Last time I wrote about my quest to get nmdist running on my Surface Pro 11 at a consistent 60 fps, and I noted how the performance numbers I collected were more or less useless due to VSync. I did some retooling and got proper numbers with VSync disabled and there were some surprises! As a reminder, these are the machines I tested on:
| Machine Name | CPU Model | GPU Model | Resolution/Refresh |
|---|---|---|---|
| Dev Machine | AMD Ryzen 9 5950X | RTX 4080 SUPER | 2560x1440 @ 144Hz |
| Test Machine | AMD Ryzen 7 5700X | Intel ARC A380 | 1920x1080 @ 60Hz |
| Surface Pro 11 | Snapdragon X Elite | Adreno X1-85 | 2880x1920 @ 120Hz |
Here are the new numbers:
| Machine Name | No Culling | Standard | Indirect/CPU | Indirect/GPU |
|---|---|---|---|---|
| Dev Machine | 1000 fps | 940 fps | 510 fps | 1030 fps |
| Test Machine | 557 fps | 550 fps | 288 fps | 468 fps |
| Surface Pro 11 | 60 fps | 63 fps | 50 fps | 30 fps |
These numbers are more useful! And you might have noticed that I didn’t actually fail when I thought I had! Both the “No Culling” and “Standard” codepaths hit 60 fps! My only guess is that somewhere along the display chain, VSync is busted on this device and locked me to 30 fps before, despite being able to consistent stay above 60 fps. Second, it seems that I was right that the NVIDIA driver was forcing VRR mode when windowed, and I’m still baffled by that behavior.

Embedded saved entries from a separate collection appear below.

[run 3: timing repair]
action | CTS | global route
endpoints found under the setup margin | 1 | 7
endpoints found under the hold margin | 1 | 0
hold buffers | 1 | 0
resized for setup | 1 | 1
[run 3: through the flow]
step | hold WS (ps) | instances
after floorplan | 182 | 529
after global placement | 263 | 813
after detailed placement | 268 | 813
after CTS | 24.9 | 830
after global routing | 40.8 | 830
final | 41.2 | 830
<file path="src/rtl/decode_stage.sv">
// decode_stage: registered RV32I decode between the IF/ID and ID/EX boundaries.
// The incoming instruction is decoded combinationally and registered, so the
// result appears one cycle after it is accepted. Control encodings follow the
// define.vh set, with every *_X code equal to 0.
//
// Ports:
//   clk, rst             clock, asynchronous active-high reset
//   in_valid/in_ready    upstream handshake; in_ready is combinational
//   in_inst, in_pc       fetched instruction and its pc
//   flush                kill the registered instruction and drop the input
//   out_valid/out_ready  downstream handshake
//   out_pc, out_imm      registered pc and sign-extended immediate
//   out_rs1/rs2/rd_addr  register addresses
//   out_exe_fun          ALU_*/BR_* code
//   out_rs1_sel          RS1_* code
//   out_rs2_sel          RS2_* code
//   out_mem_wen          MEN_S for stores
//   out_rf_wen           REN_S when rd is written
//   out_wb_sel           WB_* code
//   out_mem_size         0 byte, 1 half, 2 word
//   out_mem_unsigned     set for LBU/LHU
//   out_illegal          undefined encoding
module decode_stage #(
    parameter int unsigned XLEN      = 32,
    parameter bit          HAZARD_EN = 1'b1
) (
    input  logic            clk,
    input  logic            rst,
    input  logic            in_valid,
    output logic            in_ready,
    input  logic [31:0]     in_inst,
    input  logic [XLEN-1:0] in_pc,
    input  logic            flush,
    output logic            out_valid,
    input  logic            out_ready,
    output logic [XLEN-1:0] out_pc,
    output logic [XLEN-1:0] out_imm,
    output logic [4:0]      out_rs1_addr,
    output logic [4:0]      out_rs2_addr,
    output logic [4:0]      out_rd_addr,
    output logic [4:0]      out_exe_fun,
    output logic [1:0]      out_rs1_sel,
    output logic [2:0]      out_rs2_sel,
    output logic            out_mem_wen,
    output logic            out_rf_wen,
    output logic [1:0]      out_wb_sel,
    output logic [1:0]      out_mem_size,
    output logic            out_mem_unsigned,
    output logic            out_illegal
);

    // Control encodings (define.vh)
    localparam logic [4:0] ALU_X    = 5'd0;
    localparam logic [4:0] ALU_ADD  = 5'd1;
    localparam logic [4:0] ALU_SUB  = 5'd2;
    localparam logic [4:0] ALU_AND  = 5'd3;
    localparam logic [4:0] ALU_OR   = 5'd4;
    localparam logic [4:0] ALU_XOR  = 5'd5;
    localparam logic [4:0] ALU_SLL  = 5'd6;
    localparam logic [4:0] ALU_SRL  = 5'd7;
    localparam logic [4:0] ALU_SRA  = 5'd8;
    localparam logic [4:0] ALU_SLT  = 5'd9;
    localparam logic [4:0] ALU_SLTU = 5'd10;
    localparam logic [4:0] BR_BEQ   = 5'd11;
    localparam logic [4:0] BR_BNE   = 5'd12;
    localparam logic [4:0] BR_BLT   = 5'd13;
    localparam logic [4:0] BR_BGE   = 5'd14;
    localparam logic [4:0] BR_BLTU  = 5'd15;
    localparam logic [4:0] BR_BGEU  = 5'd16;
    localparam logic [4:0] ALU_JALR = 5'd17;

    localparam logic [1:0] RS1_X   = 2'd0;
    localparam logic [1:0] RS1_RS1 = 2'd1;
    localparam logic [1:0] RS1_PC  = 2'd2;

    localparam logic [2:0] RS2_X   = 3'd0;
    localparam logic [2:0] RS2_RS2 = 3'd1;
    localparam logic [2:0] RS2_IMI = 3'd2;
    localparam logic [2:0] RS2_IMS = 3'd3;
    localparam logic [2:0] RS2_IMJ = 3'd4;
    localparam logic [2:0] RS2_IMU = 3'd5;

    localparam logic MEN_S = 1'b1;
    localparam logic REN_S = 1'b1;

    localparam logic [1:0] WB_X   = 2'd0;
    localparam logic [1:0] WB_ALU = 2'd1;
    localparam logic [1:0] WB_MEM = 2'd2;
    localparam logic [1:0] WB_PC  = 2'd3;

    localparam logic [6:0] OPC_LUI    = 7'b0110111;
    localparam logic [6:0] OPC_AUIPC  = 7'b0010111;
    localparam logic [6:0] OPC_JAL    = 7'b1101111;
    localparam logic [6:0] OPC_JALR   = 7'b1100111;
    localparam logic [6:0] OPC_BRANCH = 7'b1100011;
    localparam logic [6:0] OPC_LOAD   = 7'b0000011;
    localparam logic [6:0] OPC_STORE  = 7'b0100011;
    localparam logic [6:0] OPC_OPIMM  = 7'b0010011;
    localparam logic [6:0] OPC_OP     = 7'b0110011;
    localparam logic [6:0] OPC_FENCE  = 7'b0001111;

    localparam logic [6:0] F7_ZERO = 7'b0000000;
    localparam logic [6:0] F7_ALT  = 7'b0100000;

    logic [6:0] opcode;
    logic [2:0] funct3;
    logic [6:0] funct7;
    logic [4:0] rs1;
    logic [4:0] rs2;
    logic [4:0] rd;

    assign opcode = in_inst[6:0];
    assign funct3 = in_inst[14:12];
    assign funct7 = in_inst[31:25];
    assign rs1    = in_inst[19:15];
    assign rs2    = in_inst[24:20];
    assign rd     = in_inst[11:7];

    // Immediate formats, all sign-extended from bit 31
    logic [31:0] imm_i, imm_s, imm_b, imm_u, imm_j;
    assign imm_i = {{20{in_inst[31]}}, in_inst[31:20]};
    assign imm_s = {{20{in_inst[31]}}, in_inst[31:25], in_inst[11:7]};
    assign imm_b = {{19{in_inst[31]}}, in_inst[31], in_inst[7], in_inst[30:25], in_inst[11:8], 1'b0};
    assign imm_u = {in_inst[31:12], 12'b0};
    assign imm_j = {{11{in_inst[31]}}, in_inst[31], in_inst[19:12], in_inst[20], in_inst[30:21], 1'b0};

    logic [31:0] d_imm;
    logic [4:0]  d_exe_fun;
    logic [1:0]  d_rs1_sel;
    logic [2:0]  d_rs2_sel;
    logic        d_mem_wen;
    logic        d_rf_wen;
    logic [1:0]  d_wb_sel;
    logic [1:0]  d_mem_size;
    logic        d_mem_unsigned;
    logic        d_illegal;

    // Combinational instruction decode; illegal encodings collapse to *_X
    always_comb begin
        d_imm          = 32'd0;
        d_exe_fun      = ALU_X;
        d_rs1_sel      = RS1_X;
        d_rs2_sel      = RS2_X;
        d_mem_wen      = 1'b0;
        d_rf_wen       = 1'b0;
        d_wb_sel       = WB_X;
        d_mem_size     = 2'd0;
        d_mem_unsigned = 1'b0;
        d_illegal      = 1'b0;

        case (opcode)
            OPC_LUI: begin
                d_imm = imm_u; d_exe_fun = ALU_ADD; d_rs2_sel = RS2_IMU;
                d_rf_wen = REN_S; d_wb_sel = WB_ALU;
            end
            OPC_AUIPC: begin
                d_imm = imm_u; d_exe_fun = ALU_ADD; d_rs1_sel = RS1_PC; d_rs2_sel = RS2_IMU;
                d_rf_wen = REN_S; d_wb_sel = WB_ALU;
            end
            OPC_JAL: begin
                d_imm = imm_j; d_exe_fun = ALU_ADD; d_rs1_sel = RS1_PC; d_rs2_sel = RS2_IMJ;
                d_rf_wen = REN_S; d_wb_sel = WB_PC;
            end
            OPC_JALR: begin
                d_imm = imm_i; d_exe_fun = ALU_JALR; d_rs1_sel = RS1_RS1; d_rs2_sel = RS2_IMI;
                d_rf_wen = REN_S; d_wb_sel = WB_PC;
                d_illegal = (funct3 != 3'b000);
            end
            OPC_BRANCH: begin
                d_imm = imm_b; d_rs1_sel = RS1_RS1; d_rs2_sel = RS2_RS2;
                case (funct3)
                    3'b000:  d_exe_fun = BR_BEQ;
                    3'b001:  d_exe_fun = BR_BNE;
                    3'b100:  d_exe_fun = BR_BLT;
                    3'b101:  d_exe_fun = BR_BGE;
                    3'b110:  d_exe_fun = BR_BLTU;
                    3'b111:  d_exe_fun = BR_BGEU;
                    default: d_illegal = 1'b1;
                endcase
            end
            OPC_LOAD: begin
                d_imm = imm_i; d_exe_fun = ALU_ADD; d_rs1_sel = RS1_RS1; d_rs2_sel = RS2_IMI;
                d_rf_wen = REN_S; d_wb_sel = WB_MEM;
                case (funct3)
                    3'b000:  d_mem_size = 2'd0;
                    3'b001:  d_mem_size = 2'd1;
                    3'b010:  d_mem_size = 2'd2;
                    3'b100:  begin d_mem_size = 2'd0; d_mem_unsigned = 1'b1; end
                    3'b101:  begin d_mem_size = 2'd1; d_mem_unsigned = 1'b1; end
                    default: d_illegal = 1'b1;
                endcase
            end
            OPC_STORE: begin
                d_imm = imm_s; d_exe_fun = ALU_ADD; d_rs1_sel = RS1_RS1; d_rs2_sel = RS2_IMS;
                d_mem_wen = MEN_S;
                case (funct3)
                    3'b000:  d_mem_size = 2'd0;
                    3'b001:  d_mem_size = 2'd1;
                    3'b010:  d_mem_size = 2'd2;
                    default: d_illegal = 1'b1;
                endcase
            end
            OPC_OPIMM: begin
                d_imm = imm_i; d_rs1_sel = RS1_RS1; d_rs2_sel = RS2_IMI;
                d_rf_wen = REN_S; d_wb_sel = WB_ALU;
                case (funct3)
                    3'b000: d_exe_fun = ALU_ADD;
                    3'b010: d_exe_fun = ALU_SLT;
                    3'b011: d_exe_fun = ALU_SLTU;
                    3'b100: d_exe_fun = ALU_XOR;
                    3'b110: d_exe_fun = ALU_OR;
                    3'b111: d_exe_fun = ALU_AND;
                    3'b001: begin
                        d_exe_fun = ALU_SLL;
                        d_illegal = (funct7 != F7_ZERO);
                    end
                    default: begin
                        if (funct7 == F7_ZERO)     d_exe_fun = ALU_SRL;
                        else if (funct7 == F7_ALT) d_exe_fun = ALU_SRA;
                        else                       d_illegal = 1'b1;
                    end
                endcase
            end
            OPC_OP: begin
                d_rs1_sel = RS1_RS1; d_rs2_sel = RS2_RS2;
                d_rf_wen = REN_S; d_wb_sel = WB_ALU;
                if (funct7 == F7_ZERO) begin
                    case (funct3)
                        3'b000:  d_exe_fun = ALU_ADD;
                        3'b001:  d_exe_fun = ALU_SLL;
                        3'b010:  d_exe_fun = ALU_SLT;
                        3'b011:  d_exe_fun = ALU_SLTU;
                        3'b100:  d_exe_fun = ALU_XOR;
                        3'b101:  d_exe_fun = ALU_SRL;
                        3'b110:  d_exe_fun = ALU_OR;
                        default: d_exe_fun = ALU_AND;
                    endcase
                end else if (funct7 == F7_ALT && funct3 == 3'b000) begin
                    d_exe_fun = ALU_SUB;
                end else if (funct7 == F7_ALT && funct3 == 3'b101) begin
                    d_exe_fun = ALU_SRA;
                end else begin
                    d_illegal = 1'b1;
                end
            end
            OPC_FENCE: ;  // legal no-op, all controls stay *_X
            default: d_illegal = 1'b1;
        endcase

        if (d_illegal) begin
            d_imm          = 32'd0;
            d_exe_fun      = ALU_X;
            d_rs1_sel      = RS1_X;
            d_rs2_sel      = RS2_X;
            d_mem_wen      = 1'b0;
            d_rf_wen       = 1'b0;
            d_wb_sel       = WB_X;
            d_mem_size     = 2'd0;
            d_mem_unsigned = 1'b0;
        end
    end

    // Source-register usage is a property of the opcode alone
    logic uses_rs1;
    logic uses_rs2;
    assign uses_rs1 = (opcode == OPC_JALR) || (opcode == OPC_BRANCH) || (opcode == OPC_LOAD) ||
                      (opcode == OPC_STORE) || (opcode == OPC_OPIMM) || (opcode == OPC_OP);
    assign uses_rs2 = (opcode == OPC_BRANCH) || (opcode == OPC_STORE) || (opcode == OPC_OP);

    // Loads are the only instructions that write back from memory
    logic load_en;
    logic hazard;
    assign load_en = ~out_valid | out_ready;
    assign hazard  = HAZARD_EN && out_valid && (out_wb_sel == WB_MEM) && (out_rd_addr != 5'd0) &&
                     in_valid && ((uses_rs1 && rs1 == out_rd_addr) || (uses_rs2 && rs2 == out_rd_addr));
    assign in_ready = load_en & ~hazard & ~flush;

    // Flush and bubbles both load a zeroed, invalid slot
    logic upd;
    logic take;
    assign upd  = flush | load_en;
    assign take = in_ready & in_valid;

    always_ff @(posedge clk or posedge rst) begin
        if (rst) begin
            out_valid        <= 1'b0;
            out_pc           <= '0;
            out_imm          <= '0;
            out_rs1_addr     <= 5'd0;
            out_rs2_addr     <= 5'd0;
            out_rd_addr      <= 5'd0;
            out_exe_fun      <= ALU_X;
            out_rs1_sel      <= RS1_X;
            out_rs2_sel      <= RS2_X;
            out_mem_wen      <= 1'b0;
            out_rf_wen       <= 1'b0;
            out_wb_sel       <= WB_X;
            out_mem_size     <= 2'd0;
            out_mem_unsigned <= 1'b0;
            out_illegal      <= 1'b0;
        end else if (upd) begin
            out_valid        <= take;
            out_pc           <= take ? in_pc : '0;
            out_imm          <= take ? XLEN'(signed'(d_imm)) : '0;
            out_rs1_addr     <= take ? rs1 : 5'd0;
            out_rs2_addr     <= take ? rs2 : 5'd0;
            out_rd_addr      <= take ? rd : 5'd0;
            out_exe_fun      <= take ? d_exe_fun : ALU_X;
            out_rs1_sel      <= take ? d_rs1_sel : RS1_X;
            out_rs2_sel      <= take ? d_rs2_sel : RS2_X;
            out_mem_wen      <= take & d_mem_wen;
            out_rf_wen       <= take & d_rf_wen;
            out_wb_sel       <= take ? d_wb_sel : WB_X;
            out_mem_size     <= take ? d_mem_size : 2'd0;
            out_mem_unsigned <= take & d_mem_unsigned;
            out_illegal      <= take & d_illegal;
        end
    end

endmodule

</file>
===== config.mk =====
export PLATFORM = sky130hd
export DESIGN_NAME = uart_rx_core
export DESIGN_NICKNAME = d
export VERILOG_FILES = /design/src/rtl/uart_rx_core.sv
export SDC_FILE = /design/constraint.sdc
export NUM_CORES = 1
export LEC_CHECK = 0
export CAP_MARGIN = 5
export CORE_MARGIN = 1.5
export CORE_UTILIZATION = 60
export CTS_CLUSTER_SIZE = 40
export DETAILED_ROUTE_END_ITERATION = 8
export PLACE_DENSITY_LB_ADDON = 0.1
export SYNTH_ARGS = -nofsm -noshare
export SYNTH_HDL_FRONTEND = slang
export SYNTH_SLANG_ARGS = --single-unit

===== constraint.sdc =====
create_clock -name PCLK -period 4.5 [get_ports PCLK]
set_clock_uncertainty 0.2 [all_clocks]
set_input_delay 0.675 -clock PCLK [delete_from_list [all_inputs] [get_ports PCLK]]
set_output_delay 0.675 -clock PCLK [all_outputs]
set_load 0.05 [all_outputs]
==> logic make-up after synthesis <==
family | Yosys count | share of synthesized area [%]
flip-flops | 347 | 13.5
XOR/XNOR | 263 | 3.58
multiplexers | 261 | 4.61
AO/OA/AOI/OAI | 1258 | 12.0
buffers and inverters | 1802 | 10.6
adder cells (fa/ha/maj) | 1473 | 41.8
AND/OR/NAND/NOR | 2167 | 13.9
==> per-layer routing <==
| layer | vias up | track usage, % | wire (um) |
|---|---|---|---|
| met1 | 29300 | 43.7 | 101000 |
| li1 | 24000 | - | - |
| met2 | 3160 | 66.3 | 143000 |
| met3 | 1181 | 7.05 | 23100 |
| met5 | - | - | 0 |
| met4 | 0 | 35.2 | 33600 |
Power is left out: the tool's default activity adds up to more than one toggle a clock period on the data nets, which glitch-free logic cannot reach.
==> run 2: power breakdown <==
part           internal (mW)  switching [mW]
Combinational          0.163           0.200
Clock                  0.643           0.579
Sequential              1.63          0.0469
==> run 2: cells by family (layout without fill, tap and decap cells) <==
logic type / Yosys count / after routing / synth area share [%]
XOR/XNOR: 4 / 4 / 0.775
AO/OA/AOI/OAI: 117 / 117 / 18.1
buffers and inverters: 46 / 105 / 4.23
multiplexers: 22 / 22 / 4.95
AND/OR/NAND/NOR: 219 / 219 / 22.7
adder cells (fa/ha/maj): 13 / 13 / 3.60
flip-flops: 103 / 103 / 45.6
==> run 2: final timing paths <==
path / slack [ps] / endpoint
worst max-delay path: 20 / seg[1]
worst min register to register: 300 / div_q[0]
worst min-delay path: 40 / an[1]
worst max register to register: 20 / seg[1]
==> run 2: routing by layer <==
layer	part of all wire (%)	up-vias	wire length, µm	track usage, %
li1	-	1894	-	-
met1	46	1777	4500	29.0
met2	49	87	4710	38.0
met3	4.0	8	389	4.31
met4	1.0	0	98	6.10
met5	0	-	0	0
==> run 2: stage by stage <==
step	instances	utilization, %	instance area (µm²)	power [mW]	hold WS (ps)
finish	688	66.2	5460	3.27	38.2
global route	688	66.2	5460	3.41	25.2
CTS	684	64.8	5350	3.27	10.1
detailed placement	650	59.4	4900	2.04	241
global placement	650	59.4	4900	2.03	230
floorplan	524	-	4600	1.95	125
--- config.mk ---
export PLATFORM = sky130hd
export DESIGN_NAME = gpio_port_bank
export DESIGN_NICKNAME = d
export VERILOG_FILES = /design/src/rtl/gpio_bank_pkg.sv /design/src/rtl/gpio_port_slice.sv /design/src/rtl/gpio_port_bank.sv
export SDC_FILE = /design/constraint.sdc
export NUM_CORES = 1
export LEC_CHECK = 0
export CAP_MARGIN = 40
export CORE_AREA = 2 2 103 105
export CTS_CLUSTER_SIZE = 30
export DETAILED_ROUTE_END_ITERATION = 10
export DIE_AREA = 0 0 105 107
export HOLD_SLACK_MARGIN = 0.03
export PLACE_DENSITY = 0.78
export SYNTH_ARGS = -nofsm -noshare
export SYNTH_HDL_FRONTEND = slang
export SYNTH_SLANG_ARGS = --single-unit
--- constraint.sdc ---
create_clock -name clk -period 1.5 [get_ports clk]
set_input_delay 0.15 -clock clk [delete_from_list [all_inputs] [get_ports clk]]
set_output_delay 0.15 -clock clk [all_outputs]
set_load 0.02 [all_outputs]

Another interesting finding is that on the Surface Pro 11, Indirect/CPU performed better than Indirect/GPU. I can only speculate why this is, but I’m guessing that indirect drawing is emulated on this device, and the fact that I’m writing to the indirect buffer from the CPU may be giving the Qualcomm driver an opportunity to skip GPU readback when emulating the indirect draw call.
Similarly, I believe that Intel’s Alchemist GPUs emulate indirect drawing. This is supported by a comment made by Intel’s Tom Petersen when interviewed by Gamers Nexus, which you can watch here. I’m very interested to get my hands on a Battlemage card, as that shouldn’t be emulating indirect drawing! Too bad they’re sold out on Newegg…
Finally, this seems to back up my conclusions from the previous post. Most of the performance gains were achieved via atlasing the map textures, and frustum culling didn’t do a whole lot. That’s to be expected, given that Half-Life is a 25 year old game that had tiny triangle budgets by today’s standards. I’m still interested in doing some testing with custom maps that try to push the nmdist engine, as well as getting my hands on an Intel ARC B580 to test with.